Data items

=-=-=-=-=

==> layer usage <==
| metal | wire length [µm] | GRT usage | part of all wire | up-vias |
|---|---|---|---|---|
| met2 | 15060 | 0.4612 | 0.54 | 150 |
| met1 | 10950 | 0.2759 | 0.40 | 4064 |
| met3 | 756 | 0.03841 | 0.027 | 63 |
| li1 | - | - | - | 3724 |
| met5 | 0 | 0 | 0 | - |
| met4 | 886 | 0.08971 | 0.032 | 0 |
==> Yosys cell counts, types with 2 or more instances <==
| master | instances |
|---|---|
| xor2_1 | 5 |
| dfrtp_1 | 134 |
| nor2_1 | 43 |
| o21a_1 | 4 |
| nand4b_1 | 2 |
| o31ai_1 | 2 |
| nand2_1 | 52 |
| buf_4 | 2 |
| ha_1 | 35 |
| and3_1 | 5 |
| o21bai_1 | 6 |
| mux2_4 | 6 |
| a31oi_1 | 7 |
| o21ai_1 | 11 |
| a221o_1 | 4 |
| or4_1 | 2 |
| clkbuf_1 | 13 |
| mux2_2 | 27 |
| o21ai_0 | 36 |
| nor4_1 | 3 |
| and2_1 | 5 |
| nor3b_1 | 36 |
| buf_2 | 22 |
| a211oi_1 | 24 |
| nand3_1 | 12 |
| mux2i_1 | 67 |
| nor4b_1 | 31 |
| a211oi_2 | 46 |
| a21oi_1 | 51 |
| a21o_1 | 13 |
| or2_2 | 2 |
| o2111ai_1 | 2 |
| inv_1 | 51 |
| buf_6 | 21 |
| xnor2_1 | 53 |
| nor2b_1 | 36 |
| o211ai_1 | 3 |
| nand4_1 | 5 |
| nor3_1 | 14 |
### config.mk
export PLATFORM = sky130hd
export DESIGN_NAME = fetch_unit_flat
export DESIGN_NICKNAME = d
export VERILOG_FILES = /design/src/rtl/mips_pkg.sv /design/src/rtl/fetch_unit_if.sv /design/src/rtl/fetch_buffer.sv /design/src/rtl/fetch_unit.sv /design/src/flat_wrapper.sv
export SDC_FILE = /design/constraint.sdc
export NUM_CORES = 1
export LEC_CHECK = 0
export ABC_AREA = 0
export BUFFER_PORTS_ARGS = -buffer_cell sky130_fd_sc_hd__buf_4
export CAP_MARGIN = 0
export CORE_ASPECT_RATIO = 1.5
export CORE_MARGIN = 4
export CORE_UTILIZATION = 35
export DETAILED_ROUTE_END_ITERATION = 8
export GPL_TIMING_DRIVEN = 1
export MAX_ROUTING_LAYER = met4
export PLACE_DENSITY = 0.56
export REMOVE_ABC_BUFFERS = 1
export SLEW_MARGIN = 20
export SYNTH_ARGS = -nofsm -noshare
export SYNTH_HDL_FRONTEND = slang
export SYNTH_SLANG_ARGS = --single-unit
### constraint.sdc
create_clock -name clk -period 5.6 [get_ports clk]
set_input_delay 0 -clock clk [delete_from_list [all_inputs] [get_ports clk]]
set_output_delay 0 -clock clk [all_outputs]
set_load 0.02 [all_outputs]
[config.mk]
export PLATFORM = sky130hd
export DESIGN_NAME = keypad_scan_fsm
export DESIGN_NICKNAME = d
export VERILOG_FILES = /design/src/rtl/keypad_pkg.sv /design/src/rtl/keypad_tick_gen.sv /design/src/rtl/keypad_scan_fsm.sv
export SDC_FILE = /design/constraint.sdc
export NUM_CORES = 1
export LEC_CHECK = 0
export CORE_AREA = 10 10 70 72
export CTS_BUF_LIST = sky130_fd_sc_hd__clkbuf_16
export DETAILED_ROUTE_END_ITERATION = 12
export DIE_AREA = 0 0 80 82
export GPL_TIMING_DRIVEN = 0
export PLACE_DENSITY = 0.82
export SYNTH_ARGS = -nofsm -noshare
export SYNTH_HDL_FRONTEND = slang
export SYNTH_HIERARCHICAL = 1
export SYNTH_SLANG_ARGS = --single-unit
[constraint.sdc]
create_clock -name clock -period 3 [get_ports clock]
set_input_delay 0.45 -clock clock [delete_from_list [all_inputs] [get_ports clock]]
set_output_delay 0.45 -clock clock [all_outputs]
set_load 0.01 [all_outputs]
[src/rtl/keypad_pkg.sv]
// Shared types, keymap and default parameters for the 4x4 keypad scanner.
package keypad_pkg;

  typedef enum logic [1:0] {
    SCAN,
    DEBOUNCE,
    PRESSED,
    RELEASE
  } state_t;

  localparam int DEF_SCAN_DIV       = 100000;
  localparam int DEF_DEBOUNCE_SCANS = 4;
  localparam int DEF_REPEAT_SCANS   = 500;

  // Indexed by {row, col}; row 0 is the top row.
  localparam logic [15:0][3:0] KEYMAP =
    64'hDEF0_C987_B654_A321;

  function automatic logic [1:0] first_low(
    input logic [3:0] r
  );
    logic [1:0] idx;
    idx = 2'd0;
    for (int i = 3; i >= 0; i--)
      if (!r[i]) idx = 2'(i);
    return idx;
  endfunction

endpackage

[src/rtl/keypad_tick_gen.sv]
// Scan-rate prescaler: one-cycle tick every SCAN_DIV clocks.
module keypad_tick_gen
  import keypad_pkg::*;
#(
  parameter int SCAN_DIV = DEF_SCAN_DIV
) (
  input  logic clock,
  input  logic reset_n,
  output logic tick
);

  localparam int W = (SCAN_DIV > 1) ? $clog2(SCAN_DIV) : 1;

  logic [W-1:0] cnt;

  assign tick = (cnt == W'(SCAN_DIV - 1));

  always_ff @(posedge clock) begin
    if (!reset_n)  cnt <= '0;
    else if (tick) cnt <= '0;
    else           cnt <= cnt + 1'b1;
  end

endmodule

[src/rtl/keypad_scan_fsm.sv]
// 4x4 keypad column scanner with debounce and a valid/ready key output.
// Define KEYPAD_AUTOREPEAT_EN to emit repeat events while a key is held.
module keypad_scan_fsm
  import keypad_pkg::*;
#(
  parameter int SCAN_DIV       = DEF_SCAN_DIV,
  parameter int DEBOUNCE_SCANS = DEF_DEBOUNCE_SCANS,
  parameter int REPEAT_SCANS   = DEF_REPEAT_SCANS
) (
  input  logic       clock,
  input  logic       reset_n,
  input  logic [3:0] row,
  output logic [3:0] col,
  output logic [3:0] key_code,
  output logic       key_valid,
  input  logic       key_ready,
  output logic       key_held,
  output logic       overrun
);

  localparam int DW = $clog2(DEBOUNCE_SCANS + 1);

  logic          tick;
  logic [3:0]    row_meta;
  logic [3:0]    row_sync;
  state_t        state, state_n;
  logic [1:0]    col_idx, col_n;
  logic [1:0]    row_idx, row_n;
  logic [DW-1:0] dcnt, dcnt_n;
  logic          row_low;
  logic          key_event;

`ifdef KEYPAD_AUTOREPEAT_EN
  localparam int RW = $clog2(REPEAT_SCANS + 1);
  logic [RW-1:0] rpt, rpt_n;
`endif

  keypad_tick_gen #(
    .SCAN_DIV(SCAN_DIV)
  ) u_tick (
    .clock  (clock),
    .reset_n(reset_n),
    .tick   (tick)
  );

  always_ff @(posedge clock) begin
    if (!reset_n) begin
      row_meta <= 4'b1111;
      row_sync <= 4'b1111;
    end else begin
      row_meta <= row;
      row_sync <= row_meta;
    end
  end

  assign row_low  = ~row_sync[row_idx];
  assign col      = ~(4'b0001 << col_idx);
  assign key_held = (state == PRESSED) ||
                    (state == RELEASE);

  always_ff @(posedge clock) begin
    if (!reset_n) begin
      state   <= SCAN;
      col_idx <= '0;
      row_idx <= '0;
      dcnt    <= '0;
`ifdef KEYPAD_AUTOREPEAT_EN
      rpt     <= '0;
`endif
    end else begin
      state   <= state_n;
      col_idx <= col_n;
      row_idx <= row_n;
      dcnt    <= dcnt_n;
`ifdef KEYPAD_AUTOREPEAT_EN
      rpt     <= rpt_n;
`endif
    end
  end

  always_comb begin
    state_n   = state;
    col_n     = col_idx;
    row_n     = row_idx;
    dcnt_n    = dcnt;
    key_event = 1'b0;
`ifdef KEYPAD_AUTOREPEAT_EN
    rpt_n     = rpt;
`endif
    if (tick) begin
      unique case (state)
        SCAN: begin
          if (row_sync != 4'b1111) begin
            row_n   = first_low(row_sync);
            dcnt_n  = DW'(1);
            state_n = DEBOUNCE;
          end else begin
            col_n = col_idx + 1'b1;
          end
        end
        DEBOUNCE: begin
          if (!row_low) begin
            state_n = SCAN;
            col_n   = col_idx + 1'b1;
          end else if (int'(dcnt) + 1 >= DEBOUNCE_SCANS) begin
            state_n   = PRESSED;
            key_event = 1'b1;
`ifdef KEYPAD_AUTOREPEAT_EN
            rpt_n     = '0;
`endif
          end else begin
            dcnt_n = dcnt + 1'b1;
          end
        end
        PRESSED: begin
          if (!row_low) begin
            state_n = RELEASE;
            dcnt_n  = DW'(1);
          end
`ifdef KEYPAD_AUTOREPEAT_EN
          else if (int'(rpt) + 1 >= REPEAT_SCANS) begin
            key_event = 1'b1;
            rpt_n     = '0;
          end else begin
            rpt_n = rpt + 1'b1;
          end
`endif
        end
        RELEASE: begin
          if (row_low) begin
            state_n = PRESSED;
          end else if (int'(dcnt) + 1 >= DEBOUNCE_SCANS) begin
            state_n = SCAN;
            col_n   = col_idx + 1'b1;
          end else begin
            dcnt_n = dcnt + 1'b1;
          end
        end
        default: state_n = SCAN;
      endcase
    end
  end

  // A pending key being accepted this cycle frees the slot for the new one.
  always_ff @(posedge clock) begin
    if (!reset_n) begin
      key_code  <= '0;
      key_valid <= 1'b0;
      overrun   <= 1'b0;
    end else begin
      overrun <= 1'b0;
      if (key_event && (!key_valid || key_ready)) begin
        key_code  <= KEYMAP[{row_idx, col_idx}];
        key_valid <= 1'b1;
      end else begin
        if (key_event)
          overrun <= 1'b1;
        if (key_valid && key_ready)
          key_valid <= 1'b0;
      end
    end
  end

endmodule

=-=-=-=-=

ABOUT THIS EXERCISE - Please copy every line of the records above in which "instances" appears.

COMPLETED EXERCISE -
==> Yosys cell counts, types with 2 or more instances <==
| master | instances |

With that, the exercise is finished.